No puedo con estos de Podemos. Ahora van y quitan las barbacoas, que llevaban 25 años sin problemas cada sábado del Trofeo en la playa. En Cádiz cuando una cosa se repite al año siguiente ya se considera tradicional y cuando llega a tres hay permiso para pedir una subvención. Pueden ustedes imaginarse si algo lleva 25 años. Pero ha sido llegar el Kichi y los de Podemos, todos ellos tan amantes de Venezuela, y van y las quitan. Como si en lugar de José María González gobernase Maduro. ¿Qué daño hacían esas familias y esos chavales una noche en la playa? Alguien ha dicho que la fiesta se convirtió en un botellón. Bueno ¿y qué? Ya lo dijo el Adri, hoy casi en la clandestinidad : son un ejemplo de libertad. Digo más: creo que nunca debió prohibirse el uso de los palets como combustible, al fin y al cabo todo el mundo no tiene para comprar carbón. Tampoco creo que deba prohibirse hacer fuego sobre la arena porque los tiesos no tienen para comprar una parrilla. Sobre intercambiar fluidos en la playa o cualquier otra necesidad biológica, tampoco hay que ponerse puritano, es un mero ejercicio de la libertad del pueblo. Se hicieron todo tipo de análisis y ninguno estableció que hubiera problemas en la arena o en el agua. Encima había un montón de voluntarios que informaban pacíficamente con sus camisetas rojas, como si fueran brigadas bolivarianas. Estuvimos a punto de entrar en el Libro Guiness, nos faltó un poco de valentía, una actitud más decidida por parte de Teófila Martínez y el PP que sintieron vértigo el día que el Diario publicó en portada el chalet que se había fabricado la Familia Zapata. No sé dónde vieron el problema: una familia humilde que durante una noche vivía la felicidad de tener una segunda residencia en primera línea de playa, como hacen los que tienen dinero en Vistahermosa, el Novo, Roche , Sotogrande o Los Alemanes. ¿Hay que ser rico para disfrutar de algo así?

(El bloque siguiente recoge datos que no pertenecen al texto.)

What follows belongs to an exercise in optimizing a design on an open flow for small area; a production flow would make more cautious choices.
In this exercise RTL edits were held to simulation tests only and were not proved equivalent to the original.
Power is estimated from default activity; no workload was simulated.

// spinor_cmd
module spinor_cmd (
    input  wire        clk,
    input  wire        rst_n,
    input  wire [1:0]  ev_kind,
    input  wire [1:0]  ev_wcode,
    input  wire [7:0]  ev_data,
    output reg         rx_valid,
    output reg  [7:0]  rx_data,
    output wire [3:0]  warn,
    output wire        sink_valid,
    output wire [24:0] sink_off,
    output wire [25:0] sink_len,
    output wire [2:0]  width_hint,
    output wire [24:0] mem_addr,
    input  wire [7:0]  mem_rdata,
    output reg         mem_we,
    output reg  [7:0]  mem_wdata,
    output reg         ers_valid,
    output wire [24:0] ers_base,
    output wire [25:0] ers_len
);
==> flow/config.mk <==
export PLATFORM = sky130hd
export DESIGN_NAME = spinor_cmd
export DESIGN_NICKNAME = spinor_cmd
export VERILOG_FILES = /design/flow/design.v
export SDC_FILE = /design/flow/constraint.sdc
export NUM_CORES = 4
export LEC_CHECK = 0
export CAP_MARGIN = 20
export CORE_MARGIN = 2
export CORE_UTILIZATION = 65
export SLEW_MARGIN = 20
==> flow/constraint.sdc <==
create_clock -name core_clock -period 10.0 [get_ports {clk}]
set_input_delay 2.0000 -clock core_clock [delete_from_list [all_inputs] [get_ports {clk}]]
set_output_delay 2.0000 -clock core_clock [all_outputs]
set_load 0.01 [all_outputs]
standard.sh (not shown) runs the stock make flow with config.mk's settings and CLKGATE_MAP_FILE= SYNTH_SCRIPT=/design/flow/synth_recipe.tcl, a recipe that flattens the netlist after the stock synthesis.
==> flow/flow/run.sh <==
#!/bin/bash
# Own layout flow:
#  1. the standard synthesis (standard.sh synth), unchanged;
#  2. the combinational logic between its registers re-mapped for area with
#     ABC (three rounds of four seeds, each round starting from the smallest
#     netlist so far; remap.abc with @SEED@ set); the
#     registers keep their instances, names and cell types, and the result is
#     proved equal to the standard netlist (if the proof fails the standard
#     netlist is kept);
#  3. the standard ORFS layout (standard.sh) with buf_1 port buffers, a tie
#     cell per eight loads instead of one per load, and a clock tree of
#     clkbuf_8 buffers without dummy loads.
# Each tool's full output goes to a log_*.txt file in the work folder.
set -uo pipefail
W=$(pwd)
F=$W/flow
R=$W/orfs/results/$FLOW_PLATFORM/spinor_cmd/base
YOSYS=$FLOW_HOME/../tools/install/yosys/bin/yosys
LIB=$FLOW_HOME/platforms/$FLOW_PLATFORM/lib/sky130_fd_sc_hd__tt_025C_1v80.lib

bash standard.sh synth > $W/log_1_synth.txt 2>&1 || { echo "standard synthesis failed"; exit 1; }
cp $R/1_2_yosys.v $W/synth_standard.v

subst() {  # template, output, input netlist, output netlist, abc script
  sed -e "s#@LIB@#$LIB#g" -e "s#@IN@#$3#g" -e "s#@OUT@#$4#g" \
      -e "s#@ABC@#$5#g" -e "s#@TOP@#$FLOW_TOP#g" "$1" > "$2"
}
area() { awk '/Chip area/ {print $NF}' "$1.stat" 2>/dev/null; }
# rounds of four seeds each, every round starting from the smallest netlist so far
best=$W/synth_standard.v; best_area=""
for round in 1 2 3; do
  for s in 0 1 2 3; do
    out=$W/synth_r${round}_s$s.v
    seed=$(( round * 4 + s ))
    sed "s/@SEED@/$seed/" $F/remap.abc > $W/remap_r${round}_s$s.abc
    subst $F/remap.ys $W/remap_r${round}_s$s.ys $best $out $W/remap_r${round}_s$s.abc
    $YOSYS -s $W/remap_r${round}_s$s.ys > $W/log_2_remap_r${round}_s$s.txt 2>&1 &
  done
  wait
  for s in 0 1 2 3; do
    out=$W/synth_r${round}_s$s.v; a=$(area $out)
    echo "remap round $round seed $s: area ${a:-failed}"
    if [[ -n "$a" ]] && { [[ -z "$best_area" ]] || awk "BEGIN{exit !($a < $best_area)}"; }; then best=$out; best_area=$a; fi
  done
done
if [[ -n "$best_area" ]]; then
  subst $F/equiv.ys $W/equiv.ys $W/synth_standard.v $best ""
  if $YOSYS -s $W/equiv.ys > $W/log_3_equiv.txt 2>&1; then
    echo "re-mapped netlist $(basename $best) (area $best_area) proved equal; using it"
    cp $best $R/1_2_yosys.v
    rm -f $R/1_synth.odb $R/1_synth.sdc
  else
    echo "equivalence not proved; keeping the standard netlist"
  fi
fi

export BUFFER_PORTS_ARGS="-buffer_cell sky130_fd_sc_hd__buf_1"
export SKIP_REPAIR_TIE_FANOUT=1
export POST_FLOORPLAN_TCL=$F/ties.tcl
export CTS_ARGS="-sink_clustering_enable -repair_clock_nets -dont_use_dummy_load -buf_list {sky130_fd_sc_hd__clkbuf_8}"
bash standard.sh > $W/log_4_layout.txt 2>&1 || { echo "layout failed"; tail -20 $W/log_4_layout.txt; exit 1; }
echo "layout done"
==> flow/flow/remap.abc <==
strash
&get -n
&deepsyn -J 30 -S @SEED@
&put
dch -f
amap -F 3 -A 8
mfs2
strash
dch -f
amap -F 3 -A 8
==> flow/flow/ties.tcl <==
# Tie cells: the outputs tied to one constant are shared out, in name order,
# among tie cells of at most 8 loads each (ORFS's own step, skipped with
# SKIP_REPAIR_TIE_FANOUT, gives every load its own tie cell; one tie cell for
# all of them makes one long net across the die).
set tie_group 8
set block [ord::get_db_block]
set master [[ord::get_db] findMaster sky130_fd_sc_hd__conb_1]
set ties {}
foreach inst [$block getInsts] {
  if {[[$inst getMaster] getName] == "sky130_fd_sc_hd__conb_1"} { lappend ties $inst }
}
set k 0
foreach tie $ties {
  foreach pin {LO HI} {
    set net [[$tie findITerm $pin] getNet]
    if {$net == "NULL"} { continue }
    set names {}
    foreach bt [$net getBTerms] { lappend names [$bt getName] }
    set n 0
    set cur_net $net
    foreach name [lsort -dictionary $names] {
      if {$n > 0 && $n % $tie_group == 0} {
        set inst [odb::dbInst_create $block $master "tie_share_$k"]
        set cur_net [odb::dbNet_create $block "tie_share_net_$k"]
        [$inst findITerm $pin] connect $cur_net
        incr k
      }
      if {$cur_net != $net} {
        set bt [$block findBTerm $name]
        $bt disconnect
        $bt connect $cur_net
      }
      incr n
    }
  }
}
puts "tie cells added: $k"
Other scripts of this flow, unchanged in this note and not shown: flow/flow/equiv.ys, flow/flow/remap.ys
The baseline finished with timing, DRC and antenna clean.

Ahí se vio el clasismo del PP, incapaz de aceptar la lucha de clases de los de abajo contra los de arriba, de la gente contra las élites, de los desfavorecidos por tener un lugar en el espacio público. Si en el mayo del 68 dijeron que debajo de los adoquines estaba la playa, en Cádiz se descubrió que sobre la playa se podía poner lo que fuera porque luego vendría el Ayuntamiento a limpiar.

Así que quiero proponer al alcalde y a Podemos que reconsideren su decisión. Que se dejen de la batalla de coplas con todo ese argot belicista y vuelvan a permitir las barbacoas libérrimas de Cádiz.